This series of regular seminars brings together scholars and students working on Indic philosophies and religions. It focuses on topics of current research: in each session, two people will present a context they are investigating for 20min, and then open it for discussion on key questions. All researchers, graduates and finalists in all areas are welcome to join.
Prof. Alex Watson: Dharmakīrti, Rāmakaṇṭha and Galen Strawson on the existence of selves
My OCHS lecture on Wednesday of Week 1 looked at how the Buddhist can easily respond to the Naiyāyika argument for a self, but faces a more difficult challenge from Rāmakaṇṭha’s arguments. Today I introduce Galen Strawson’s Buddhistic position and consider which of Rāmakaṇṭha’s arguments present a difficulty for it.

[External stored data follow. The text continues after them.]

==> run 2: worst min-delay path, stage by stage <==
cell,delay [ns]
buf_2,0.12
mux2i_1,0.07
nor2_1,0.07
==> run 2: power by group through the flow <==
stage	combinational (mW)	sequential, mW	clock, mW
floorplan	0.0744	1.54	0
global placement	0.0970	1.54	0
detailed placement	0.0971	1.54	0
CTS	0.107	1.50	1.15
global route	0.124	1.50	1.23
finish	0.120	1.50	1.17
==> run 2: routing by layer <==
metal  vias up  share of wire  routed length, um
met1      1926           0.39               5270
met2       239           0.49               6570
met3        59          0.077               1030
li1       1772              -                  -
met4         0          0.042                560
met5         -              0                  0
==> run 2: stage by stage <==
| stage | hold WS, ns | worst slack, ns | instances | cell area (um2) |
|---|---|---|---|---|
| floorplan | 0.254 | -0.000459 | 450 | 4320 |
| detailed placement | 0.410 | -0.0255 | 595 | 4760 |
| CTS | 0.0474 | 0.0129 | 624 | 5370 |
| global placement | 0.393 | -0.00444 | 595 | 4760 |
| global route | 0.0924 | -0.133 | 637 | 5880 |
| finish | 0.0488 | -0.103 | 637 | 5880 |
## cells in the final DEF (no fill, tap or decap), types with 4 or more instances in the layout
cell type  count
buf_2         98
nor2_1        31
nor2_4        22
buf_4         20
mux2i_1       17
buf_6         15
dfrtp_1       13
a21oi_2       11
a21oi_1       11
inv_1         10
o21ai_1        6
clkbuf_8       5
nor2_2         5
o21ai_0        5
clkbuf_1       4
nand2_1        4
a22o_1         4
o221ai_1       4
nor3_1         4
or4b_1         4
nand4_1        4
**src/rtl/arcade_ram_bridge.sv**
```systemverilog
// Bridges CPU strobes in the arcade-card RAM window onto a level REQ/ACK memory port.
// Build option: define ARCADE_RAM_WBUF_EN to post CPU writes through a one-entry write buffer.
module arcade_ram_bridge (
    input  logic        CLK,
    input  logic        RST_N,
    input  logic        CPU_RD_N,
    input  logic        CPU_WR_N,
    input  logic [7:0]  CPU_DI,
    input  logic        RAM_CS_N,
    input  logic [20:0] RAM_A,
    output logic [7:0]  CPU_DO,
    output logic        CPU_RDY,
    output logic        MEM_REQ,
    output logic        MEM_WE,
    output logic [20:0] MEM_A,
    output logic [7:0]  MEM_D,
    input  logic        MEM_ACK,
    input  logic [7:0]  MEM_Q,
    output logic        BUSY
);

`ifdef ARCADE_RAM_WBUF_EN
    localparam bit WBUF = 1'b1;
`else
    localparam bit WBUF = 1'b0;
`endif

    typedef enum logic [1:0] {S_IDLE, S_REQ, S_GAP} state_t;

    state_t      state, state_n;
    logic        acc, acc_q;
    logic        start, accept, ack, posted, wb_full, issued;
    logic        stall_q, stall_n, stall_now;
    logic        cur_blk, cur_blk_n;
    logic        pend_v, pend_v_n, pend_we, pend_we_n;
    logic [20:0] pend_a, pend_a_n;
    logic [7:0]  pend_d, pend_d_n;
    logic        wb_v, wb_v_n;
    logic [20:0] wb_a, wb_a_n;
    logic [7:0]  wb_d, wb_d_n;
    logic        mem_we_n;
    logic [20:0] mem_a_n;
    logic [7:0]  mem_d_n, cpu_do_n;

    assign acc     = ~(CPU_RD_N & CPU_WR_N);
    assign start   = acc & ~acc_q & ~RAM_CS_N;
    // A stalled CPU cannot legally start another access, so such a start is dropped.
    assign accept  = start & ~stall_q;
    assign ack     = (state == S_REQ) & MEM_ACK;
    assign posted  = WBUF & ~CPU_WR_N;
    // The in-flight posted write frees its buffer entry in its own ACK cycle.
    assign wb_full = wb_v | ((state == S_REQ) & MEM_WE & ~MEM_ACK);

    assign MEM_REQ = (state == S_REQ);
    assign CPU_RDY = ~(stall_q | stall_now);
    assign BUSY    = (state != S_IDLE) | wb_v | pend_v;

    always_comb begin
        // NOTE: every next-value signal gets its hold value first so no path can infer a latch.
        state_n   = state;
        stall_n   = stall_q;
        stall_now = 1'b0;
        cur_blk_n = cur_blk;
        pend_v_n  = pend_v;
        pend_we_n = pend_we;
        pend_a_n  = pend_a;
        pend_d_n  = pend_d;
        wb_v_n    = wb_v;
        wb_a_n    = wb_a;
        wb_d_n    = wb_d;
        mem_we_n  = MEM_WE;
        mem_a_n   = MEM_A;
        mem_d_n   = MEM_D;
        cpu_do_n  = CPU_DO;
        issued    = 1'b0;

        if (ack) begin
            state_n = S_GAP;
            if (!MEM_WE) cpu_do_n = MEM_Q;
            if (cur_blk) stall_n = 1'b0;
            // A write stalled on a full buffer takes the entry in the previous write's ACK cycle.
            if (WBUF && MEM_WE && pend_v && pend_we) begin
                wb_v_n   = 1'b1;
                wb_a_n   = pend_a;
                wb_d_n   = pend_d;
                pend_v_n = 1'b0;
                stall_n  = 1'b0;
            end
        end else if (state != S_REQ) begin
            // Buffered write drains before a queued read, so reads never bypass writes.
            if (wb_v) begin
                state_n   = S_REQ;
                mem_we_n  = 1'b1;
                mem_a_n   = wb_a;
                mem_d_n   = wb_d;
                cur_blk_n = 1'b0;
                wb_v_n    = 1'b0;
                issued    = 1'b1;
            end else if (pend_v && !(WBUF && pend_we)) begin
                state_n   = S_REQ;
                mem_we_n  = pend_we;
                mem_a_n   = pend_a;
                mem_d_n   = pend_d;
                cur_blk_n = 1'b1;
                pend_v_n  = 1'b0;
                issued    = 1'b1;
            end else begin
                state_n = S_IDLE;
            end
        end

        if (accept) begin
            if (posted && !wb_full) begin
                if (state != S_REQ && !issued) begin
                    state_n   = S_REQ;
                    mem_we_n  = 1'b1;
                    mem_a_n   = RAM_A;
                    mem_d_n   = CPU_DI;
                    cur_blk_n = 1'b0;
                end else begin
                    wb_v_n = 1'b1;
                    wb_a_n = RAM_A;
                    wb_d_n = CPU_DI;
                end
            end else begin
                stall_now = 1'b1;
                stall_n   = 1'b1;
                if (state != S_REQ && !issued) begin
                    state_n   = S_REQ;
                    mem_we_n  = ~CPU_WR_N;
                    mem_a_n   = RAM_A;
                    mem_d_n   = CPU_DI;
                    cur_blk_n = 1'b1;
                end else begin
                    pend_v_n  = 1'b1;
                    pend_we_n = ~CPU_WR_N;
                    pend_a_n  = RAM_A;
                    pend_d_n  = CPU_DI;
                end
            end
        end
    end

    always_ff @(posedge CLK) begin
        // NOTE: sequential state uses <= so every flop samples the same pre-edge values.
        if (!RST_N) begin
            state   <= S_IDLE;
            acc_q   <= 1'b0;
            stall_q <= 1'b0;
            cur_blk <= 1'b0;
            pend_v  <= 1'b0;
            pend_we <= 1'b0;
            pend_a  <= '0;
            pend_d  <= '0;
            wb_v    <= 1'b0;
            wb_a    <= '0;
            wb_d    <= '0;
            MEM_WE  <= 1'b0;
            MEM_A   <= '0;
            MEM_D   <= '0;
            CPU_DO  <= 8'hFF;
        end else begin
            state   <= state_n;
            acc_q   <= acc;
            stall_q <= stall_n;
            cur_blk <= cur_blk_n;
            pend_v  <= pend_v_n;
            pend_we <= pend_we_n;
            pend_a  <= pend_a_n;
            pend_d  <= pend_d_n;
            wb_v    <= wb_v_n;
            wb_a    <= wb_a_n;
            wb_d    <= wb_d_n;
            MEM_WE  <= mem_we_n;
            MEM_A   <= mem_a_n;
            MEM_D   <= mem_d_n;
            CPU_DO  <= cpu_do_n;
        end
    end

endmodule

```
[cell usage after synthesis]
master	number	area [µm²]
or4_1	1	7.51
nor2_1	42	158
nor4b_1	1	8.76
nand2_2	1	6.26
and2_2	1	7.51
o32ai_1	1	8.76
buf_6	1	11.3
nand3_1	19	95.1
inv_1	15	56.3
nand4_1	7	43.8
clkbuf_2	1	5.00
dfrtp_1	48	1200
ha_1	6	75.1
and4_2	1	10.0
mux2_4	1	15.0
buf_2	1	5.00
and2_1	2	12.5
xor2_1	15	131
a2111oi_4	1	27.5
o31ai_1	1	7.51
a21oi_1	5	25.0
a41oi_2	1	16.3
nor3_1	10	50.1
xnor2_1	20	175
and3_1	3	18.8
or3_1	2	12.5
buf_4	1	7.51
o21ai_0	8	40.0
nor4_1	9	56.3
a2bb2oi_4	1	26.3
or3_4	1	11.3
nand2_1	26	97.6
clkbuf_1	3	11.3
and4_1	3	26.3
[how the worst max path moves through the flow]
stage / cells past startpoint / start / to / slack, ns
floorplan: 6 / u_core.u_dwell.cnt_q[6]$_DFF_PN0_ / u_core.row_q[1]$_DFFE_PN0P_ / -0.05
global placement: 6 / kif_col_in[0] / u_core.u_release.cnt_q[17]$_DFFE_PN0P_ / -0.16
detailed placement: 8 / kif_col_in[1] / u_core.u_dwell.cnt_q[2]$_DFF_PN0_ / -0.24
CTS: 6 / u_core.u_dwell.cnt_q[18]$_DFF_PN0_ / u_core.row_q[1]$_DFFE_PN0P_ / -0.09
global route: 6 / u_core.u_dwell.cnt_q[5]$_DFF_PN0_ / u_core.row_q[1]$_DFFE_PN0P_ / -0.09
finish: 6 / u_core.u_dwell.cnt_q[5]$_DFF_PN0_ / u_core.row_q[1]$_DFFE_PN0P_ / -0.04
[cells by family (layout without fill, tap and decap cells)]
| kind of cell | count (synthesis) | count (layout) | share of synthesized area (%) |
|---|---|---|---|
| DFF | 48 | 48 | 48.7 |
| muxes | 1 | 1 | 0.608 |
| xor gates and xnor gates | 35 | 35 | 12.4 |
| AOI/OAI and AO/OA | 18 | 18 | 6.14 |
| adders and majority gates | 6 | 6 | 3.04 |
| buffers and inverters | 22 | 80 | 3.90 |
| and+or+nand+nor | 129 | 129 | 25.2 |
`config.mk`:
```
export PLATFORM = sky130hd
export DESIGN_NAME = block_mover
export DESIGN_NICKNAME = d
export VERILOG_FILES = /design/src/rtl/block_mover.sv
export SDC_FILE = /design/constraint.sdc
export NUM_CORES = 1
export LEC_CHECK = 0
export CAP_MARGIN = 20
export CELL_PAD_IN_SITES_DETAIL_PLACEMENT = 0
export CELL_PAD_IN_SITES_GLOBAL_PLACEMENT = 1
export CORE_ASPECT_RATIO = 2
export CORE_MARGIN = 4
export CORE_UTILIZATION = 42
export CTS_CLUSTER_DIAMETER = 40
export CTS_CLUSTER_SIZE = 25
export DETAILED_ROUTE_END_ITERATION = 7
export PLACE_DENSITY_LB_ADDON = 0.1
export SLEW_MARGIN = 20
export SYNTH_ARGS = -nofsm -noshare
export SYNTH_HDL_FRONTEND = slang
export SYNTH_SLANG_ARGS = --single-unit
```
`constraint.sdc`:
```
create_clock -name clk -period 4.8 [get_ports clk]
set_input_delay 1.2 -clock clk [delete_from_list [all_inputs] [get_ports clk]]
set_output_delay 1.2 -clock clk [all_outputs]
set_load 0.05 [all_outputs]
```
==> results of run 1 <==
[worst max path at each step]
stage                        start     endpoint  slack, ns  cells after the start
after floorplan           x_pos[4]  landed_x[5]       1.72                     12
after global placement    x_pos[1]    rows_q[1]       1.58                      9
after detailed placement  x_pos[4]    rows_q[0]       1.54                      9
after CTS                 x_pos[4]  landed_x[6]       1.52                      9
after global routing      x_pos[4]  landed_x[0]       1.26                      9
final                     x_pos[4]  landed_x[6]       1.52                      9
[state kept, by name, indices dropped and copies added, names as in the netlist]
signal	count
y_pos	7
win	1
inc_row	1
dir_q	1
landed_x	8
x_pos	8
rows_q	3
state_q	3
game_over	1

Brett Parris: The metaethics of Patañjali’s yoga
Metaethics may be characterised as the philosophical framework in which a tradition’s implicit normative ethical theory and its practical ethical precepts are embedded. Patañjali’s Yogasūtra is grounded in the dualist Sāṃkhya system and was influenced by early Buddhism. The Yogasūtra’s ethical precepts, as well as ‘the Lord’, Īśvara, play important roles for Patañjali. I argue that Patañjali’s Yoga emerged from early theistic Sāṃkhya, resisted Buddhist idealism, and yields a moral realist metaethics which may be understood as a form of natural law theory, but one quite unlike anything found in the Western traditions.